What does stuff working even mean? The site has been downloading game information for a couple of days, but it was throwing away the categories and mechanics. So I added the ability to record those. I also cleaned up the database so that I don’t store categories and mechanics by name everywhere, which will make this site more efficient than the old one (and hopefully faster, goodness me the old site is slow). That involved some work with foreign key constraints and async / await stuff which is a bit beyond the scope of this blog, but made me happy.  And now categories and mechanics are going into the database.

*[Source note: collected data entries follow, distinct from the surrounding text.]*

What follows belongs to an exercise in optimizing a design on an open flow for small area, a short achievable clock period and few clock cycles per item; a production flow would make more cautious choices. Only simulation tests tie the RTL to the original design; equivalence was not proved.

// ControlPID
module ControlPID(dataf_oo,y_k_i,clk_i,dataf_i,reset,coeff_1,coeff_2,coeff_3, ref_i, servo_o
    );
==> flow/config.mk <==
export PLATFORM = sky130hd
export DESIGN_NAME = ControlPID
export DESIGN_NICKNAME = ControlPID
export VERILOG_FILES = /design/flow/design.v
export SDC_FILE = /design/flow/constraint.sdc
export NUM_CORES = 4
export LEC_CHECK = 0
export ABC_AREA = 1
export CAP_MARGIN = 20
export CORE_MARGIN = 2
export CORE_UTILIZATION = 40
export SLEW_MARGIN = 20
==> flow/constraint.sdc <==
create_clock -name core_clock -period 12.0 [get_ports {clk_i}]
set_input_delay 2.4000 -clock core_clock [delete_from_list [all_inputs] [get_ports {clk_i}]]
set_output_delay 2.4000 -clock core_clock [all_outputs]
set_load 0.01 [all_outputs]
standard.sh (not shown) runs the stock make flow with config.mk's settings and CLKGATE_MAP_FILE= SYNTH_SCRIPT=/design/flow/synth_recipe.tcl, a recipe that flattens the netlist after the stock synthesis.
==> flow/flow/run.sh <==
#!/bin/bash
# Standard layout with two changes:
#  - synthesis leaves adders to ABC (ADDER_MAP_FILE empty: no full/half-adder
#    cell extraction), so ABC maps the whole datapath itself;
#  - the port buffers are buf_4 cells instead of the default choice.
set -euo pipefail
bash standard.sh ADDER_MAP_FILE= "BUFFER_PORTS_ARGS=-buffer_cell sky130_fd_sc_hd__buf_4" finish > standard_flow.log 2>&1
The baseline completed without violations.
Testbench counts at the start, summed over its fixed seeds: cycles 4,800, items 2,400.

The next step will be some sort of War Page and some sort of Front Page (with game rankings). I’ve decided those are the minimal features I require before I tell new users that the site exists. And the War Page will link to the user-specific pages, as the old site does.

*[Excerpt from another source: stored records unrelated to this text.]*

What follows belongs to an exercise in optimizing a design on an open flow for small area and a short achievable clock period; a production flow would make more cautious choices. Where RTL was checked, it was by simulation tests only, not by an equivalence proof against the original. The flow treats the clock pin as an ideal source. Dropping or thinning the clock tree relies on that and would not hold on a real chip. Power figures rest on the tool's default switching activity, not on a simulated workload.

before:
// test_wrapper
module test_wrapper #(
	parameter SYS_VERSION = 41,
	parameter WIDTH = 16,
	parameter NUM_SUB_MON = 3
)(
	input clk,
	input reset,
	input       [5:0] slave_address,
	input             slave_read,
	input             slave_write,
	input      [31:0] slave_writedata,
	output reg [31:0] slave_readdata,
	output [15:0] dut_a,
	output [15:0] dut_b,
	input  [15:0] dut_out
);
clock: 3.0 ns
lec_check: 0
abc_area: 1
cap_margin: 20
core_margin: 2
core_utilization: 40
setup_slack_margin: 1.4
slew_margin: 20
synth_hierarchical: 1
standard.sh (not shown) runs the stock make flow with config.mk's settings and CLKGATE_MAP_FILE= SYNTH_SCRIPT=/design/flow/synth_recipe.tcl, a recipe that flattens the netlist after the stock synthesis.
==> flow/flow/run.sh <==
#!/bin/bash
set -euo pipefail
here=$(cd "$(dirname "$0")" && pwd)
export BUFFER_PORTS_ARGS="-buffer_cell sky130_fd_sc_hd__buf_2"
export CTS_ARGS="-sink_clustering_enable -repair_clock_nets -dont_use_dummy_load -sink_clustering_size 40 -sink_clustering_max_diameter 60"
export PRE_CTS_TCL="$here/cts_root.tcl"
export FLOW_CLOCK_PORT=clk
bash standard.sh > make.log 2>&1
==> flow/flow/cts_root.tcl <==
rename clock_tree_synthesis my_tritoncts
proc clock_tree_synthesis { args } {
  my_tritoncts {*}$args
  my_drop_root_buffer
}

proc my_drop_root_buffer { } {
  set block [ord::get_db_block]
  set port_net [$block findNet $::env(FLOW_CLOCK_PORT)]
  set roots {}
  foreach it [$port_net getITerms] { lappend roots $it }
  if { [llength $roots] != 1 } { puts "drop_root: port drives [llength $roots] pins, kept"; return }
  set rit [lindex $roots 0]
  set root [$rit getInst]
  if { ![string match "sky130_fd_sc_hd__clkbuf_*" [[$root getMaster] getName]] } { puts "drop_root: no root buffer"; return }
  set root_net "NULL"
  foreach it [$root getITerms] {
    if { [$it isOutputSignal] } { set root_net [$it getNet] }
  }
  set loads {}
  foreach it [$root_net getITerms] {
    if { [$it isOutputSignal] } { continue }
    if { ![string match "sky130_fd_sc_hd__clkbuf_*" [[[$it getInst] getMaster] getName]] } {
      puts "drop_root: root drives a non-buffer, kept"; return
    }
    lappend loads $it
  }
  if { [llength $loads] > 4 } { puts "drop_root: root drives [llength $loads] buffers, kept"; return }
  foreach it $loads {
    $it disconnect
    $it connect $port_net
  }
  foreach it [$root getITerms] { $it disconnect }
  odb::dbInst_destroy $root
  odb::dbNet_destroy $root_net
  puts "drop_root: the clock port drives [llength $loads] buffers directly"
}
diff inputs: before => after
- SETUP_SLACK_MARGIN changed from 1.4 to 1.45
==> flow/flow/run.sh <==
#!/bin/bash
set -euo pipefail
here=$(cd "$(dirname "$0")" && pwd)
export BUFFER_PORTS_ARGS="-buffer_cell sky130_fd_sc_hd__buf_2"
export CTS_ARGS="-sink_clustering_enable -repair_clock_nets -dont_use_dummy_load -sink_clustering_size 25 -sink_clustering_max_diameter 80"
export PRE_CTS_TCL="$here/cts_root.tcl"
export FLOW_CLOCK_PORT=clk
bash standard.sh > make.log 2>&1
## What came out
Total track usage, after and before: higher on after
Cell with the largest stage delay on the worst path: dfxtp_4 -> before, nor2_4 -> after
Area of all placed cells without fillers, after and before: smaller value in before
The startpoint of the worst setup timing path comes out fa_0[0] in one run and slave_address[1] in the other, namely in before and after respectively.
before → after: data arrival time at the worst-slack endpoint went up, maximum clock skew at final layout went down, fraction of power consumed by sequential logic went up, smallest setup slack after layout went up, maximum fanout count along the critical path went up.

Well, that’s enough chit-chat, I’m going back into the code mines.

The Mostly Useless Collection Widget Just Got a Bit Nicer But No Less Useless

In the world of software development, it’s a common thing that you will get some piece of packaged software, stick it into your application, and you’ll get that functionality for free. It’s almost as common a thing that you’ll get some piece of packaged software, stick it into your application, spend 2 hours trying to get it to work, then decide that it’s a piece of crap that doesn’t really work at all. So that’s what I’ve been doing this morning. There’s a rudimentary collection widget that you can currently see on a page like this:

http://extstats.drfriendless.com/collection.html?geek=tallboy

(stick your own BGG user ID in the URL). Today’s job which took a mere 6 hours was to put the data in a table which supports sorting and paging. I hope not every task on this project takes 12 times longer than it should.

Hey, There’s a Blog!

I need to start onboarding people to the new site, because some people have been waiting months for any acknowledgement from me that they can have stats. And if I’m going to give users a site under development, I’d better at least have some way of telling them how that development is going. So, there’s a blog. I am not a very arty person so it’s likely to be a kinda clunky boring blog.

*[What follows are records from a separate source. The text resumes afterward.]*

This is an optimization exercise on Yosys and OpenROAD, whose aim is small area, not a production implementation. In this exercise RTL edits were held to simulation tests only and were not proved equivalent to the original. Power is estimated from default activity; no workload was simulated.

[flow/config.mk]
export PLATFORM = sky130hd
export DESIGN_NAME = decodeAndMap
export DESIGN_NICKNAME = decodeAndMap
export VERILOG_FILES = /design/flow/design.v
export SDC_FILE = /design/flow/constraint.sdc
export NUM_CORES = 8
export LEC_CHECK = 0
export CAP_MARGIN = 30
export CORE_MARGIN = 2
export CORE_UTILIZATION = 70
export CTS_BUF_LIST = sky130_fd_sc_hd__clkbuf_16
export CTS_CLUSTER_DIAMETER = 100
export CTS_CLUSTER_SIZE = 30
export SLEW_MARGIN = 20
[flow/constraint.sdc]
create_clock -name core_clock -period 12.0 [get_ports {clock}]
set_input_delay 2.4000 -clock core_clock [delete_from_list [all_inputs] [get_ports {clock}]]
set_output_delay 2.4000 -clock core_clock [all_outputs]
set_load 0.01 [all_outputs]
[flow/design.v]
module decodeAndMap(drawX, drawY, drawColour, WE, resetn, clock, shapeselect, inputColour, vs_n, rotateX, rotateY, rotateZ, invert, pitch, roll, yaw, doneShape);
    input clock, resetn, vs_n, invert, rotateX, rotateY, rotateZ;
    input [1:0] shapeselect;
    input [2:0] inputColour;
    output [8:0] drawX, drawY;
    output [2:0] drawColour;
    output WE;
    output [7:0] pitch, roll, yaw;
    output doneShape;
    function [12:0] rca;
        input [11:0] a, b;
        input ci;
        integer k;
        reg c;
        begin
            c = ci;
            for (k = 0; k < 12; k = k + 1) begin
                rca[k] = a[k] ^ b[k] ^ c;
                c = (a[k] & b[k]) | (a[k] & c) | (b[k] & c);
            end
            rca[12] = c;
        end
    endfunction
    localparam S_CLEAR = 4'd0, S_PAIR = 4'd1, S_W1 = 4'd2, S_W2 = 4'd3,
               S_NEG = 4'd4, S_SWP = 4'd5, S_DRAW = 4'd6, S_CNT0 = 4'd7,
               S_CNT1 = 4'd8, S_CNT2 = 4'd12, S_WAIT = 4'd9, S_WAIT2 = 4'd10, S_DONE = 4'd11;
    reg [3:0] st;
    reg [1:0] shp;
    reg lvs_n;
    wire restart = ~resetn | (shapeselect != shp);
    reg [3:0] bi, wi;
    wire bend = (bi == 4'd15);
    wire wend = (wi == 4'd11);
    reg load;
    reg [191:0] rx, ry, rz;
    reg [3:0] ea, eb;
    wire [2:0] vbit;
    wire edge_ab;
    shapeTypeLUT lut(shp, wi, bi, ea, eb, vbit, edge_ab);
    wire [12:0] bi_inc = rca({8'd0, bi}, 12'd0, 1'b1);
    wire [12:0] wi_inc = rca({8'd0, wi}, 12'd0, 1'b1);
    wire [3:0] nw = wend ? 4'd0 : wi_inc[3:0];
    wire [7:0] pc_inc = {ea[2:0], eb, ea[3] ^ ea[1] ^ ea[0] ^ eb[3]};
    wire pair_last = ({ea, eb} == 8'h80);
    reg rot;              
    reg pend;             
    reg lrx, lry, lrz, linv;
    reg [2:0] rs;         
    reg win;              
    reg wen;              
    wire sa, sb, coA, coB;
    wire [1:0] cA, cB;
    wire odd = rs[2] | (rs[1] & rs[0]);
    wire head = (wi[0] == odd);
    wire a0 = ry[0], a2 = ry[2], a6 = ry[6], a11 = ry[11];
    wire b0 = rz[0], b2 = rz[2], b6 = rz[6], b11 = rz[11];
    wire lt2 = ~bi[3] & ~bi[2] & ~bi[1];
    wire lt6 = ~bi[3] & ~(bi[2] & bi[1]);
    wire qA1 = head ? b0 : sb;
    wire qA4 = head ? (~lt2 & b2) : (lt2 ? b2 : sb);
    wire qA64 = head ? (~lt6 & b6) : (lt6 ? b6 : sb);
    wire pA = head ? a0 : sa;
    wire qB1 = head ? a0 : sa;
    wire qB4 = head ? (~lt2 & a2) : (lt2 ? a2 : sa);
    wire qB64 = head ? (~lt6 & a6) : (lt6 ? a6 : sa);
    wire pB = head ? b0 : sb;
    wire nA = ~linv;
    wire nB = linv;
    wire i0 = head & (bi == 4'd0);
    wire i11 = head & (bi == 4'd11);
    wire [1:0] cinA = i0 ? {1'b1, nA} : cA;
    wire [1:0] cinB = i0 ? {1'b1, nB} : cB;
    wire oA1 = qA64 ^ nA, oA2 = ~(qA4 ^ nA), oA3 = qA1 ^ nA, oA4 = ~pA;
    wire oB1 = qB64 ^ nB, oB2 = ~(qB4 ^ nB), oB3 = qB1 ^ nB, oB4 = ~pB;
    wire sA1 = oA1 ^ oA2 ^ oA3, kA1 = (oA1 & oA2) | (oA1 & oA3) | (oA2 & oA3);
    wire sA2 = sA1 ^ oA4 ^ cinA[0], kA2 = (sA1 & oA4) | (sA1 & cinA[0]) | (oA4 & cinA[0]);
    wire dA = sA2 & wen;
    wire [1:0] cAn = {kA1 & (kA2 | cinA[1]) | (kA2 & cinA[1]), kA1 ^ kA2 ^ cinA[1]};
    wire sB1 = oB1 ^ oB2 ^ oB3, kB1 = (oB1 & oB2) | (oB1 & oB3) | (oB2 & oB3);
    wire sB2 = sB1 ^ oB4 ^ cinB[0], kB2 = (sB1 & oB4) | (sB1 & cinB[0]) | (oB4 & cinB[0]);
    wire dB = sB2 & wen;
    wire [1:0] cBn = {kB1 & (kB2 | cinB[1]) | (kB2 & cinB[1]), kB1 ^ kB2 ^ cinB[1]};
    wire oinA = ~i11 & coA;
    wire oinB = ~i11 & coB;
    wire nbA = a11 ^ dA ^ oinA, coAn = (a11 & dA) | (a11 & oinA) | (dA & oinA);
    wire nbB = b11 ^ dB ^ oinB, coBn = (b11 & dB) | (b11 & oinB) | (dB & oinB);
    wire wact = win & (head ? (bi[3] & (bi[2] | (bi[1] & bi[0]))) : ~(bi[3] & (bi[2] | (bi[1] & bi[0]))));
    wire [2:0] rs_n = wend ? rs + 3'd1 : rs;
    wire odd_n = rs_n[2] | (rs_n[1] & rs_n[0]);
    wire next_head = (nw[0] == odd_n);
    wire [1:0] ax_n = (rs_n == 3'd0 || rs_n == 3'd3) ? 2'd0 : ((rs_n == 3'd1 || rs_n == 3'd4) ? 2'd1 : 2'd2);
    wire en_n = (ax_n == 2'd0) ? lrx : ((ax_n == 2'd1) ? lry : lrz);
    reg [7:0] rp, rr, ry8;
    wire cc;
    wire updP = (st == S_CNT1) & ~bi[3];
    wire updR = (st == S_CNT1) & bi[3];
    wire updY = (st == S_CNT2) & ~bi[3];
    wire lsb = (bi[2:0] == 3'd0);
    wire cen = (updP & rotateX) | (updR & rotateY) | (updY & rotateZ);
    wire csrc = updP ? rp[0] : (updR ? rr[0] : ry8[0]);
    wire co = cen & invert;
    wire ci = cen & (lsb ? ~invert : cc);
    wire csum = csrc ^ co ^ ci;
    wire ccn = (csrc & co) | (csrc & ci) | (co & ci);
    assign pitch = rp;
    assign roll = rr;
    assign yaw = ry8;
    reg [8:0] PX, PY, K, M, N;
    reg [9:0] H;
    assign {cc, coB, coA, cB, cA} = H[6:0];
    assign {sb, sa} = N[1:0];
    wire hmode = rot | (st == S_CNT1) | (st == S_CNT2);
    reg ltx, lty, ge, bx, by, fb;
    wire tx = rx[0], ty = ry[0];
    wire [8:0] Ex = {rx[0], rx[1], rx[2], rx[3], rx[4], rx[5], rx[6], rx[7], rx[8]};
    wire [8:0] Ey = {ry[0], ry[1], ry[2], ry[3], ry[4], ry[5], ry[6], ry[7], ry[8]};
    wire wEx = Ex[8] | (Ex[7] & Ex[6] & (Ex[5] | Ex[4] | (Ex[3] & (Ex[2] | Ex[1]))));    
    wire wSx = PX[8] | (PX[7] & PX[6] & (PX[5] | PX[4] | (PX[3] & (PX[2] | PX[1]))));
    wire wEy = Ey[8] | (Ey[7] & Ey[6] & Ey[5] & Ey[4] & (Ey[3] | Ey[2] | Ey[1]));       
    wire wSy = PY[8] | (PY[7] & PY[6] & PY[5] & PY[4] & (PY[3] | PY[2] | PY[1]));
    wire dxb = tx ^ K[0] ^ bx, bxn = (~tx & K[0]) | (~(tx ^ K[0]) & bx);
    wire dyb = ty ^ M[0] ^ by, byn = (~ty & M[0]) | (~(ty ^ M[0]) & by);
    wire ltx_n = (wEx ^ wSx) ? wEx : bxn;
    wire lty_n = (wEy ^ wSy) ? wEy : byn;
    wire nkb = K[0] ^ (ltx & bx);
    wire nmb = M[0] ^ (lty & by);
    wire swp0 = (bi == 4'd5);
    wire swp8 = (bi == 4'd13);
    wire swp9 = (bi == 4'd14);
    wire mjb = ge ? K[0] : M[0];
    wire mnb = ge ? M[0] : K[0];
    wire dkb = mjb ^ mnb ^ bx, bkn = (~mjb & mnb) | (~(mjb ^ mnb) & bx);
    wire hA = ~(swp8 | swp9) & (ge ? K[1] : M[1]);
    wire hB = swp9 | ~mnb;
    wire hC = swp0 ? mjb : by;
    wire hb = hA ^ hB ^ hC, hcn = (hA & hB) | (hA & hC) | (hB & hC);
    wire minor = H[9];
    wire drawing = (st == S_DRAW);
    wire [12:0] asum = rca({2'b00, H}, {2'b00, minor ? {1'b0, K} : ~{1'b0, M}}, ~minor);
    wire xinc = ~(ltx ^ lty);
    wire [12:0] pxs = rca({3'd0, PX}, {3'd0, {9{~xinc & drawing}}}, xinc | ~drawing);
    wire [12:0] pys = rca({3'd0, PY}, 12'd0, 1'b1);
    wire [12:0] nds = rca({3'd0, N}, 12'h1ff, 1'b0);
    wire mA = (wi == ea), mB = (wi == eb);
    wire cwin = bi[3] ? ~bi[2] : (bi[2] | (bi[1] & bi[0]));
    wire hit1 = cwin & (mA | mB);
    wire hit2 = cwin & (fb ? mA : mB);
    always @(posedge clock) begin
        lvs_n <= vs_n;
        rx <= {rx[190:12], wact ? nbA : rx[11], rx[10:1], load ? vbit[2] : rx[0], rx[191]};
        ry <= {ry[190:12], wact ? nbB : ry[11], ry[10:1], load ? vbit[1] : ry[0], ry[191]};
        rz <= {rz[190:12], wact ? rx[11] : rz[11], rz[10:1], load ? vbit[0] : rz[0], rz[191]};
        H[9:7] <= (st == S_SWP) ? {hb, H[9:8]} : asum[9:7];
        H[6:0] <= hmode ? {ccn, coBn, coAn, cBn, cAn} : ((st == S_SWP) ? H[7:1] : asum[6:0]);
        N[8:2] <= ((st == S_SWP) & ~swp9) ? {mjb, N[8:3]} : nds[8:2];
        N[1:0] <= rot ? ((head & bend) ? {b0, a0} : {sb, sa}) :
                  (((st == S_SWP) & ~swp9) ? N[2:1] : nds[1:0]);
        rp <= {(updP ? csum : rp[0]) & ~load, rp[7:1]};
        rr <= {(updR ? csum : rr[0]) & ~load, rr[7:1]};
        ry8 <= {(updY ? csum : ry8[0]) & ~load, ry8[7:1]};
        bx <= 1'b0;
        by <= 1'b0;
        if (restart) begin
            st <= S_CLEAR;
            shp <= shapeselect;
            bi <= 4'd0;
            wi <= 4'd0;
            load <= 1'b1;
            PX <= 9'd352;
            PY <= 9'd392;
            win <= 1'b0;
            rot <= 1'b0;
            pend <= 1'b0;
        end else begin
            bi <= bi_inc[3:0];
            if (bend) wi <= nw;
            if (load & bend & wend) load <= 1'b0;
            if (~rot) begin
                if (pend & (st == S_CLEAR) & bend & wend) begin
                    rot <= 1'b1;
                    pend <= 1'b0;
                    rs <= 3'd0;
                    win <= 1'b1;
                    wen <= lrx;
                end
            end else if (bend) begin
                rs <= rs_n;
                if (next_head) begin
                    win <= (rs_n <= 3'd5);
                    wen <= en_n;
                end else if (!head)
                    win <= 1'b0;
                if (rs_n == 3'd6 && nw == 4'd1)
                    rot <= 1'b0;
            end
            case (st)
                S_CLEAR: begin
                    if (PX == 9'd159) begin
                        PX <= 9'd352;
                        if (PY == 9'd119) begin
                            st <= S_PAIR;
                            ea <= 4'd0;
                            eb <= 4'd1;
                        end else
                            PY <= pys[8:0];
                    end else
                        PX <= pxs[8:0];
                end
                S_PAIR: begin
                    if (edge_ab) begin
                        if (bi == 4'd2) st <= S_W1;
                    end
                    else if (pair_last)
                        st <= S_CNT0;
                    else
                        {ea, eb} <= pc_inc;
                end
                S_W1: begin
                    if (hit1) begin
                        K <= {tx, K[8:1]};
                        M <= {ty, M[8:1]};
                        fb <= mB;
                        if (bi == 4'd11) begin
                            PX <= Ex;
                            PY <= Ey;
                            st <= S_W2;
                        end
                    end
                end
                S_W2: begin
                    if (hit2) begin
                        K <= {dxb, K[8:1]};
                        M <= {dyb, M[8:1]};
                        bx <= bxn;
                        by <= byn;
                        if (bi == 4'd11) begin
                            ltx <= ltx_n;
                            lty <= lty_n;
                            if (lty_n) begin
                                PX <= Ex;
                                PY <= Ey;
                            end
                            bx <= 1'b0;
                            by <= 1'b0;
                            ge <= 1'b1;
                            st <= S_NEG;
                        end
                    end
                end
                S_NEG: begin
                    K <= {nkb, K[8:1]};
                    M <= {nmb, M[8:1]};
                    bx <= bx | K[0];
                    by <= by | M[0];
                    if (nkb ^ nmb) ge <= nkb;
                    if (bi == 4'd4) begin
                        bx <= 1'b0;
                        st <= S_SWP;
                    end
                end
                S_SWP: begin
                    if (~swp9) begin
                        K <= {dkb, K[8:1]};
                        M <= {mnb, M[8:1]};
                    end
                    bx <= bkn;
                    by <= hcn;
                    if (swp9) st <= S_DRAW;
                end
                S_DRAW: begin
                    if (&N) begin
                        if (pair_last)
                            st <= S_CNT0;
                        else begin
                            st <= S_PAIR;
                            {ea, eb} <= pc_inc;
                        end
                    end else begin
                        if (ge | minor) PX <= pxs[8:0];
                        if (~ge | minor) PY <= pys[8:0];
                    end
                end
                S_CNT0: begin
                    if (bend) st <= S_CNT1;
                end
                S_CNT1: begin
                    if (bend) st <= S_CNT2;
                end
                S_CNT2: begin
                    if (bi == 4'd7) begin
                        st <= S_WAIT;
                        pend <= 1'b1;
                        lrx <= rotateX;
                        lry <= rotateY;
                        lrz <= rotateZ;
                        linv <= invert;
                    end
                end
                S_WAIT: begin
                    if (lvs_n & ~vs_n) st <= S_WAIT2;
                end
                S_WAIT2: begin
                    if (bi[2:0] == 3'd7) st <= S_DONE;
                end
                default: begin  
                    st <= S_CLEAR;
                    PX <= 9'd352;
                    PY <= 9'd392;
                end
            endcase
        end
    end
    wire [12:0] sx = rca({3'd0, PX}, 12'd160, 1'b0);
    wire [12:0] sy = rca({3'd0, PY}, 12'd120, 1'b0);
    assign drawX = sx[8:0];
    assign drawY = sy[8:0];
    assign WE = (st == S_CLEAR) | (drawing & (PX != 9'd352) & (PY != 9'd392));
    assign drawColour = drawing ? inputColour : 3'd0;
    assign doneShape = (st == S_DONE);
endmodule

Anyway, this evening I’ve been working on getting some bugs out of the downloader. Some people on the user list have deleted their BGG accounts, and the downloader was very confused about why they had no games. So I had to get those people off the list and then get the downloader to delete them from the database.

I also added a dashboard so I can see which Lambda functions are giving errors. That has been extremely useful – you can see the errors dropped off at the end of the night when I’d got some of the bugs out.

For those who know about AWS, the blog is hosted on a teensy weensy EC2 instance. So that bit is not serverless.